[Dataset entries]
= Beginning of Section =

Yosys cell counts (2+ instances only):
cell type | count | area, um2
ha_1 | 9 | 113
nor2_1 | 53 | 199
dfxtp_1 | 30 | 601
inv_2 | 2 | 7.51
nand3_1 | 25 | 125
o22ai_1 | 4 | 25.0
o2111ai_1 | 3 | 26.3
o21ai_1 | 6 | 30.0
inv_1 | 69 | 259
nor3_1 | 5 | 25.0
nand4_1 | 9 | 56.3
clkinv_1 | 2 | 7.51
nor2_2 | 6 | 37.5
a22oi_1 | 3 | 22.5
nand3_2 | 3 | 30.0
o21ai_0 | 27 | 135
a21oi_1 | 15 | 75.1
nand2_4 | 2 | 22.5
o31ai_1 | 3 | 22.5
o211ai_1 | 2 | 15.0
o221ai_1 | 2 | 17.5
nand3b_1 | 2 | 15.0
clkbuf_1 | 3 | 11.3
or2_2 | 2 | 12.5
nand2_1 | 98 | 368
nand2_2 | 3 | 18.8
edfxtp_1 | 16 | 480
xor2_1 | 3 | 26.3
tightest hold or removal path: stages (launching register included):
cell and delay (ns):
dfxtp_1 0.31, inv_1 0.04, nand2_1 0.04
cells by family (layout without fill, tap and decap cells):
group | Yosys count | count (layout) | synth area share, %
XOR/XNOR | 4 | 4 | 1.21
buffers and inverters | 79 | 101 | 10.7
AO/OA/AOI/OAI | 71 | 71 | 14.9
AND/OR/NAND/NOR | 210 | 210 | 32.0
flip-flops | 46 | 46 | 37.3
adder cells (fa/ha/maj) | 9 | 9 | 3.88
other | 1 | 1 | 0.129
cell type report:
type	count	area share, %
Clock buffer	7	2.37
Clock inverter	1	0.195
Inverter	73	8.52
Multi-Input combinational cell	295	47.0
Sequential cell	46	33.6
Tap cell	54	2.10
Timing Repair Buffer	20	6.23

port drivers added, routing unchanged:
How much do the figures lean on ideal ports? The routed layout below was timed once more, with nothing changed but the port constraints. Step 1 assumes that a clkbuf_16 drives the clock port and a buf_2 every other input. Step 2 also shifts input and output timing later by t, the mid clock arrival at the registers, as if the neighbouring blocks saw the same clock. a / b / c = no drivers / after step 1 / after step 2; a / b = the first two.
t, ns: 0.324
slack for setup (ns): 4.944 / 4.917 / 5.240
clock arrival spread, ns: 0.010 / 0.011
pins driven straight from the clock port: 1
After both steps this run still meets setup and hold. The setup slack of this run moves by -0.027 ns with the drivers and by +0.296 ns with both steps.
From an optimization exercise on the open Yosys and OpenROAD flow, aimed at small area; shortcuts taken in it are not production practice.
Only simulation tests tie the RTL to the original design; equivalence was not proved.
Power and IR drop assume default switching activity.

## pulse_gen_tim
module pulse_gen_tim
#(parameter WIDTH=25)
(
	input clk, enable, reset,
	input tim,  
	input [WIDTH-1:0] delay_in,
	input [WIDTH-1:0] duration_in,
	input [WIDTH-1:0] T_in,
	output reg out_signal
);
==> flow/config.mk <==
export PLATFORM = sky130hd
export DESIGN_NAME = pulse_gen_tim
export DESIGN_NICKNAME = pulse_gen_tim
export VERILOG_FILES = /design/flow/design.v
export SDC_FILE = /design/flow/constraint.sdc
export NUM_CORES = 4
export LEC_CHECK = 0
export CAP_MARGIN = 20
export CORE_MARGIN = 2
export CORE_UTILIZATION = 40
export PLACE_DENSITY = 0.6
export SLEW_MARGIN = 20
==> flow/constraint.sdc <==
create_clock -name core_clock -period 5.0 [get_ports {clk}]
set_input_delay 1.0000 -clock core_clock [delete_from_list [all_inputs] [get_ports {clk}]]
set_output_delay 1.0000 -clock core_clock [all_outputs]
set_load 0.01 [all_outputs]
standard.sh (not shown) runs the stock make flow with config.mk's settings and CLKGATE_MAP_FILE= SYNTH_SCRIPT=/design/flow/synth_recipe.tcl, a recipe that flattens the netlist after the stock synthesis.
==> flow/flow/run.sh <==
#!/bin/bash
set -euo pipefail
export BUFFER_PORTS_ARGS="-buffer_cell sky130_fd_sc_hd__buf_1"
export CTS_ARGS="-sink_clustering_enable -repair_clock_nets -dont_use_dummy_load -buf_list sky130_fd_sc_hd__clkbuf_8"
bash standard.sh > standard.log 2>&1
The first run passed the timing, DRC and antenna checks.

= End of Section =
= Beginning of Section =

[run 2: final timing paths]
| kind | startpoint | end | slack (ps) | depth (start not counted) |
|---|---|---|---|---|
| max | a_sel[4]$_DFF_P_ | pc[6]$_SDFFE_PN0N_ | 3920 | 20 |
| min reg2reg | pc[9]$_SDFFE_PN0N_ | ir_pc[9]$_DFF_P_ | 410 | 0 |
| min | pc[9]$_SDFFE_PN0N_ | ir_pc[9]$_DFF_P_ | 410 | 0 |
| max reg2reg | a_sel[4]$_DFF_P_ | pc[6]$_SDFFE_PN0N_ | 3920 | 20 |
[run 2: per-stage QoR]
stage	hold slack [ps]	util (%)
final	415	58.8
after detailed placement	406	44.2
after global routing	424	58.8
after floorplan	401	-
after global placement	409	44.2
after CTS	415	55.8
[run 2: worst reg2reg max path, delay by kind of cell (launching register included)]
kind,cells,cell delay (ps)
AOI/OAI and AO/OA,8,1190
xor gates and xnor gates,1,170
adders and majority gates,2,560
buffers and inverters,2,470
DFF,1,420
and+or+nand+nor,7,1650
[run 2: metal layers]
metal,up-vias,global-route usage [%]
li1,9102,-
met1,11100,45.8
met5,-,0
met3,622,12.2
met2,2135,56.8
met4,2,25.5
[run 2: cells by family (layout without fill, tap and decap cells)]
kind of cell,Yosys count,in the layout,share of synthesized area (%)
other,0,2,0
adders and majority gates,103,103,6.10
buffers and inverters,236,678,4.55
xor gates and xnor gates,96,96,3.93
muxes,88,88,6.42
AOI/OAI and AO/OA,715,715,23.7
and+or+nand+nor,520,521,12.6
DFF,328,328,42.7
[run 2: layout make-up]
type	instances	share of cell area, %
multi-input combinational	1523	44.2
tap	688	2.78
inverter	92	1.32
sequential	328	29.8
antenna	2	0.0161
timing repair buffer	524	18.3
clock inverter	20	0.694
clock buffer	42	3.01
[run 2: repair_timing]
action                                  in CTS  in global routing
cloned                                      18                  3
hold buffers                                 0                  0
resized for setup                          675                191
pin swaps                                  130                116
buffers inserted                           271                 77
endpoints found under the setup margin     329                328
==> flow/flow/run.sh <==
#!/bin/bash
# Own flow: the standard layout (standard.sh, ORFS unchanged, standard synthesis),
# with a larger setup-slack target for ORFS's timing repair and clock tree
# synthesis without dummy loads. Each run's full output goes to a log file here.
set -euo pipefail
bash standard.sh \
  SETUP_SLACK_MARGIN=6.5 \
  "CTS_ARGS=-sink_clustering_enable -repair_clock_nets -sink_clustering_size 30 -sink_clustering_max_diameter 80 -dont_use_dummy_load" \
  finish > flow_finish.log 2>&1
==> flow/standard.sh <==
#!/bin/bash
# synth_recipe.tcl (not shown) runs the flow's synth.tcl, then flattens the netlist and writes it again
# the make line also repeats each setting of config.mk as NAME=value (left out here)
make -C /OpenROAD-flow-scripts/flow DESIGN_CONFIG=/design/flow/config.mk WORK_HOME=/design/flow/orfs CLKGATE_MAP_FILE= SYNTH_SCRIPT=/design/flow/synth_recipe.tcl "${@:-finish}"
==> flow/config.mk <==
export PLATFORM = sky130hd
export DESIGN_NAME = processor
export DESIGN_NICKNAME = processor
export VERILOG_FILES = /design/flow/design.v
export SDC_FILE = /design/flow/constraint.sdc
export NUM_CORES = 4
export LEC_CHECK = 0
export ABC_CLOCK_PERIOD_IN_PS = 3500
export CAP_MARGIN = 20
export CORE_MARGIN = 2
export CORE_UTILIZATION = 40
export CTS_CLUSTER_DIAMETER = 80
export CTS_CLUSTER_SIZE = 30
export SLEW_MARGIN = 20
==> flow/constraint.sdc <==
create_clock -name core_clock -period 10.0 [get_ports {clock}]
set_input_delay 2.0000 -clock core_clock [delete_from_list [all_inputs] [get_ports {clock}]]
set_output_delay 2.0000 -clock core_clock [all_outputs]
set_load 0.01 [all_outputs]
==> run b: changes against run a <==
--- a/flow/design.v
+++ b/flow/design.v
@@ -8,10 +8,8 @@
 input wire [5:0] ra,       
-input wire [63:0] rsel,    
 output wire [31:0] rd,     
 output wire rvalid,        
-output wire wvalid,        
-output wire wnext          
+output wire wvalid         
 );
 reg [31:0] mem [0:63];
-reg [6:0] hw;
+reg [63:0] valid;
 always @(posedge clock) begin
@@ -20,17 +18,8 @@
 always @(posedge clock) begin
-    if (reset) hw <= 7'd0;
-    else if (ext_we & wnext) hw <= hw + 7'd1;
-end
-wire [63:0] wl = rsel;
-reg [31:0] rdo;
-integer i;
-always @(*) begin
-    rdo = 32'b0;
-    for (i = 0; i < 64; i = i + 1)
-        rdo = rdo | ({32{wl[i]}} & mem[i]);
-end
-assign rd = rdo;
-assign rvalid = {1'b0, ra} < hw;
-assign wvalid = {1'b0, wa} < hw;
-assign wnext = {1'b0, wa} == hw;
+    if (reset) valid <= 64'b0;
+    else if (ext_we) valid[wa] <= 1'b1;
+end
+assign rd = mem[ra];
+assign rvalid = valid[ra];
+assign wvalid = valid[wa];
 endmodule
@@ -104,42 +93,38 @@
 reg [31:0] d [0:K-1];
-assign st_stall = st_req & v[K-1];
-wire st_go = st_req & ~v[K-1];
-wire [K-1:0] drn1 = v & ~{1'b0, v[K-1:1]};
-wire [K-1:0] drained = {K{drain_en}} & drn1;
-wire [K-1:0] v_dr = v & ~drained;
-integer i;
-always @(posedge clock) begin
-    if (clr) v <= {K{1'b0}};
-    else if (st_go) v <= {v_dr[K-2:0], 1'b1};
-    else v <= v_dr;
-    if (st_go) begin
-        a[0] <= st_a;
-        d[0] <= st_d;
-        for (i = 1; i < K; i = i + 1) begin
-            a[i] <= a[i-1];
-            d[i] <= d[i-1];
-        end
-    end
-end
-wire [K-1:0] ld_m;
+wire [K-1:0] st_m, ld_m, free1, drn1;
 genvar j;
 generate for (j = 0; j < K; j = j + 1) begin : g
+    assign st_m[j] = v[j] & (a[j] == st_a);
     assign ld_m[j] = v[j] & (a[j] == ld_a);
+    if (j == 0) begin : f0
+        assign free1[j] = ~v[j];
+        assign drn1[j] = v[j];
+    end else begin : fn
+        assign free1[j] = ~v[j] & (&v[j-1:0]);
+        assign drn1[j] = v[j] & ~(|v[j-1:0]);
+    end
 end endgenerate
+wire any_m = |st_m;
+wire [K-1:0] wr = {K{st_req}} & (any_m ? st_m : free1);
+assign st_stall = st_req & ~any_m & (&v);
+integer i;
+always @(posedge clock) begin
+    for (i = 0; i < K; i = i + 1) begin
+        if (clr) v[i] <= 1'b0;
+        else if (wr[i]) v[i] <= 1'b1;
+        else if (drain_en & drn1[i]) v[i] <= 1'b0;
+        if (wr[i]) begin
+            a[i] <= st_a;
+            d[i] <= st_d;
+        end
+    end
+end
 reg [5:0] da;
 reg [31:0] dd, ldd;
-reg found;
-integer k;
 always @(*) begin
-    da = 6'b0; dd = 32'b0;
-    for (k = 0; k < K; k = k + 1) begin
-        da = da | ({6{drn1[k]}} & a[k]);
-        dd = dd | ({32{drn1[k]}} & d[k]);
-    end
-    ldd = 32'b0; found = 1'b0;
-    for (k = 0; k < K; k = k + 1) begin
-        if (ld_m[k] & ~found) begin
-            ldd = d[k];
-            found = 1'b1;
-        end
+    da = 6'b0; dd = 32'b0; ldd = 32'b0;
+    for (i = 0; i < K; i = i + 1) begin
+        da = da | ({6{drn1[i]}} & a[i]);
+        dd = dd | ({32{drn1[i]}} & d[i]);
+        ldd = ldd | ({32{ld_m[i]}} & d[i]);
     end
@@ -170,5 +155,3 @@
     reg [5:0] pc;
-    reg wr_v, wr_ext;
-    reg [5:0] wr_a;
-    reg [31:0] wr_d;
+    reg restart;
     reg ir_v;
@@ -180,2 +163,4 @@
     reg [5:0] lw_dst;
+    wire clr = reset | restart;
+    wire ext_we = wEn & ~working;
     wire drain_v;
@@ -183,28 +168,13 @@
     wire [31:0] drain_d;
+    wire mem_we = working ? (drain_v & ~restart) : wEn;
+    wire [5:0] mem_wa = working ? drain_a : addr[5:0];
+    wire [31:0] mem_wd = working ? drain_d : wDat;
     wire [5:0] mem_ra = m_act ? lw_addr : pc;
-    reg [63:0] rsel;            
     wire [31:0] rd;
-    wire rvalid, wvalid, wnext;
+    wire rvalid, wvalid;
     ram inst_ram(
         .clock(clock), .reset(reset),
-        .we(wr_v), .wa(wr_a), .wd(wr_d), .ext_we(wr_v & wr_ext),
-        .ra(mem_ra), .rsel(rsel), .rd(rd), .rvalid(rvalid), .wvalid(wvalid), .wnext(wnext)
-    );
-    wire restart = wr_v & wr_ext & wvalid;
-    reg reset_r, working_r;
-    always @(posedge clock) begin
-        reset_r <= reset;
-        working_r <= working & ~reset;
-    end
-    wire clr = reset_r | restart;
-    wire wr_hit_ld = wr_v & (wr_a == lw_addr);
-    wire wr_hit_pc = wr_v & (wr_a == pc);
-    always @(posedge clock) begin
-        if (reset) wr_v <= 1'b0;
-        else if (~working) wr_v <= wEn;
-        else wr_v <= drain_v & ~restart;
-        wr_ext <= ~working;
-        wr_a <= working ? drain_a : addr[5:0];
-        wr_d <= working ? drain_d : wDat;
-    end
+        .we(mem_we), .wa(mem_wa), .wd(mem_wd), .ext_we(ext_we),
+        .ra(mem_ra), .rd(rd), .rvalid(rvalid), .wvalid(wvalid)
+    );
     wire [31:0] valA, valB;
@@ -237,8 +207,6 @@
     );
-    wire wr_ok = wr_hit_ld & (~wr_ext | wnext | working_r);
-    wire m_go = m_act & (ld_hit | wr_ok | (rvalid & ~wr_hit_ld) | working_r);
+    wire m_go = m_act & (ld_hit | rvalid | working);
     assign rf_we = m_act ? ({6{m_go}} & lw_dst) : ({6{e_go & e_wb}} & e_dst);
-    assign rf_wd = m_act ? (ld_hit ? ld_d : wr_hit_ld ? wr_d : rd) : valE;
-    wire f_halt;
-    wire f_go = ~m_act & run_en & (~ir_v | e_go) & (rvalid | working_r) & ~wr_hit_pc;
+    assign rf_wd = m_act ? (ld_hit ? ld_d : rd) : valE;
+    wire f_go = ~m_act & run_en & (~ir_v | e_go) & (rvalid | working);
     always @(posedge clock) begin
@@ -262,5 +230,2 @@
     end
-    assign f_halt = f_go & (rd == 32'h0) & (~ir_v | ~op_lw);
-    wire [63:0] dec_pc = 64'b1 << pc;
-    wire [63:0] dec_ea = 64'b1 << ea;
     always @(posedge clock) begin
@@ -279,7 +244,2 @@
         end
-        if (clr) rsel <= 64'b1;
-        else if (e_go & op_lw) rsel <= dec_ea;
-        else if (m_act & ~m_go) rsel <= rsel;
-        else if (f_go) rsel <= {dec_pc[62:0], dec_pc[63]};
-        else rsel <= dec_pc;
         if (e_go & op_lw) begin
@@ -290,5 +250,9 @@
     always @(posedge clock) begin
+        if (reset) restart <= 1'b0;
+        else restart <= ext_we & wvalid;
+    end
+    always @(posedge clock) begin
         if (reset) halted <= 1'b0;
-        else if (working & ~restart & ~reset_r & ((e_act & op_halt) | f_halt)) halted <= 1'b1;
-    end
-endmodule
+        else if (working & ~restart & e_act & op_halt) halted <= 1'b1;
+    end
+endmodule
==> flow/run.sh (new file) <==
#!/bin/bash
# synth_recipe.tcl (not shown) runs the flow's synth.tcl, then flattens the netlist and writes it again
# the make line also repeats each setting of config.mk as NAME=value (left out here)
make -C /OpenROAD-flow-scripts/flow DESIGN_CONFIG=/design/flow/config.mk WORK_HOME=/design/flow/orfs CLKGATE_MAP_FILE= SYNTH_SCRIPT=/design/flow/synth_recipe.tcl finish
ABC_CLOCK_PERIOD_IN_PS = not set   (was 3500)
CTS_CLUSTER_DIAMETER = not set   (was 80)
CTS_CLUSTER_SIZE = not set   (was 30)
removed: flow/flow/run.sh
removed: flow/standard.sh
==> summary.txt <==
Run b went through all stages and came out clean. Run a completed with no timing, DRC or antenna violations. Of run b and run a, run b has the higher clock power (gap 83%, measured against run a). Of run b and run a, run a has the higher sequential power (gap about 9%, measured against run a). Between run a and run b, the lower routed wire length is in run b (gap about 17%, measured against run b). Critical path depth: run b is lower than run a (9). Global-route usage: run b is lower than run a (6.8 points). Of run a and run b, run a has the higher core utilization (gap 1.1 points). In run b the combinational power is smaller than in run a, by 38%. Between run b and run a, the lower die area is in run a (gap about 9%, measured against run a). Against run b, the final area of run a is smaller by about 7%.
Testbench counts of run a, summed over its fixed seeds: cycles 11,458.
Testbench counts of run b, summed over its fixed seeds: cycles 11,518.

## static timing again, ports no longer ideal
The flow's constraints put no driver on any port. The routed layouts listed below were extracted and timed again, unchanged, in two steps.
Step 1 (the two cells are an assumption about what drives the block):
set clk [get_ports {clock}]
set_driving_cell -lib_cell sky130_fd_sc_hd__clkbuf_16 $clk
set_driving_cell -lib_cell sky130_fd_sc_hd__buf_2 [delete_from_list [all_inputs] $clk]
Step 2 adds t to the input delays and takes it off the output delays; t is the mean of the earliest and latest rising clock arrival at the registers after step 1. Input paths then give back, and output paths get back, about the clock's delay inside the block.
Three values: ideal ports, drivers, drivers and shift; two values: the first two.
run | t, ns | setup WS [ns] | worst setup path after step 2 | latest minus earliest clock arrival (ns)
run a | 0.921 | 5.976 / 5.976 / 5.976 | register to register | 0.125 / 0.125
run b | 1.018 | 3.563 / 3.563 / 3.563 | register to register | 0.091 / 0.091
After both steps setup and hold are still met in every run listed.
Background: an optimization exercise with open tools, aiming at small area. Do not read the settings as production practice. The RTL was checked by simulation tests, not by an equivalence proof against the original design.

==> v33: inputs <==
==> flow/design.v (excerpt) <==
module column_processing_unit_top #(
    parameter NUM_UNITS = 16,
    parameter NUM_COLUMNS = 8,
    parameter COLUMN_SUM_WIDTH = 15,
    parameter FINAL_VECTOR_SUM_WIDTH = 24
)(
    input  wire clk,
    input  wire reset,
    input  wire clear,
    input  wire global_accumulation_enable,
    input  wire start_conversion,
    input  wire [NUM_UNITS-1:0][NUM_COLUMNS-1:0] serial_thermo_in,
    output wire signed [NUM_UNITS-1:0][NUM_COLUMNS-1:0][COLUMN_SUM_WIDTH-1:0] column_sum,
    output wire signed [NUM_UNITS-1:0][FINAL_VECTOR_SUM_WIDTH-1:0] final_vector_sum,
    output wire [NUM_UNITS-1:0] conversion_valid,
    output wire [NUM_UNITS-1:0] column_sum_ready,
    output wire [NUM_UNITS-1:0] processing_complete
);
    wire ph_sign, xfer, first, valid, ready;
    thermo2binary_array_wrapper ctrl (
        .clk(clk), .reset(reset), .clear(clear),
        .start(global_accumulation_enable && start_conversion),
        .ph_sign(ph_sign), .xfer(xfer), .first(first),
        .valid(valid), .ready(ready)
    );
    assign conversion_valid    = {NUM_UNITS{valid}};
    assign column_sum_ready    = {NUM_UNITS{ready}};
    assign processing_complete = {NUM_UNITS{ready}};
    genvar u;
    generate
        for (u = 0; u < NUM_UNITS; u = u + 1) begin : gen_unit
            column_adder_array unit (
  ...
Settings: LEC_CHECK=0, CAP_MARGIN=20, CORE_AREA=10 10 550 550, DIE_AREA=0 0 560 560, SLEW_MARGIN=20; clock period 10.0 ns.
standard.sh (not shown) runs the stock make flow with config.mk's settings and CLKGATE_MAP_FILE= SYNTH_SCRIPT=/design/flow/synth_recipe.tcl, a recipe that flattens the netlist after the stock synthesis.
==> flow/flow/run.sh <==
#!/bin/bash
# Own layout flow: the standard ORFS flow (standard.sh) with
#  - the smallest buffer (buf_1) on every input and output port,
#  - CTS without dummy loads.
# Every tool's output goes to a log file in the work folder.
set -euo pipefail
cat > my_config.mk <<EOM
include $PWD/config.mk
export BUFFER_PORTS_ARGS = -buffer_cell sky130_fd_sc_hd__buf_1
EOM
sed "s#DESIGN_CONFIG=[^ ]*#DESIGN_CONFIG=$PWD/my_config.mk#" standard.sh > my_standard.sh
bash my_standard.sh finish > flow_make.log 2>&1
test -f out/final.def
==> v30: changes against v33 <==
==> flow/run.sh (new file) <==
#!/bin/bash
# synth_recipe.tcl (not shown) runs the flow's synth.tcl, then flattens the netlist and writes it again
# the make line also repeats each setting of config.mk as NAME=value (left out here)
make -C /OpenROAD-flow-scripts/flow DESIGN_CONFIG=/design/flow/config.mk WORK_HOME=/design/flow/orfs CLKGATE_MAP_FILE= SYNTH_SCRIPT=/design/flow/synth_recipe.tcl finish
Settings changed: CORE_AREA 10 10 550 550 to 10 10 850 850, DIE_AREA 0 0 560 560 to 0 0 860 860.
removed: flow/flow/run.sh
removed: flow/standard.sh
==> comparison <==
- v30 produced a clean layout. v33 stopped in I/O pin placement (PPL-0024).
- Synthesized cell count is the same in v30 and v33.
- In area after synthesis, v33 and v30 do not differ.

= End of Section =

Repeat exactly the lines above from the one with "wire [31:0] drain_d;" up to and including the one with "wr_v <= 1'b0;". No other line belongs in the reply.

     wire [31:0] drain_d;
+    wire mem_we = working ? (drain_v & ~restart) : wEn;
+    wire [5:0] mem_wa = working ? drain_a : addr[5:0];
+    wire [31:0] mem_wd = working ? drain_d : wDat;
     wire [5:0] mem_ra = m_act ? lw_addr : pc;
-    reg [63:0] rsel;            
     wire [31:0] rd;
-    wire rvalid, wvalid, wnext;
+    wire rvalid, wvalid;
     ram inst_ram(
         .clock(clock), .reset(reset),
-        .we(wr_v), .wa(wr_a), .wd(wr_d), .ext_we(wr_v & wr_ext),
-        .ra(mem_ra), .rsel(rsel), .rd(rd), .rvalid(rvalid), .wvalid(wvalid), .wnext(wnext)
-    );
-    wire restart = wr_v & wr_ext & wvalid;
-    reg reset_r, working_r;
-    always @(posedge clock) begin
-        reset_r <= reset;
-        working_r <= working & ~reset;
-    end
-    wire clr = reset_r | restart;
-    wire wr_hit_ld = wr_v & (wr_a == lw_addr);
-    wire wr_hit_pc = wr_v & (wr_a == pc);
-    always @(posedge clock) begin
-        if (reset) wr_v <= 1'b0;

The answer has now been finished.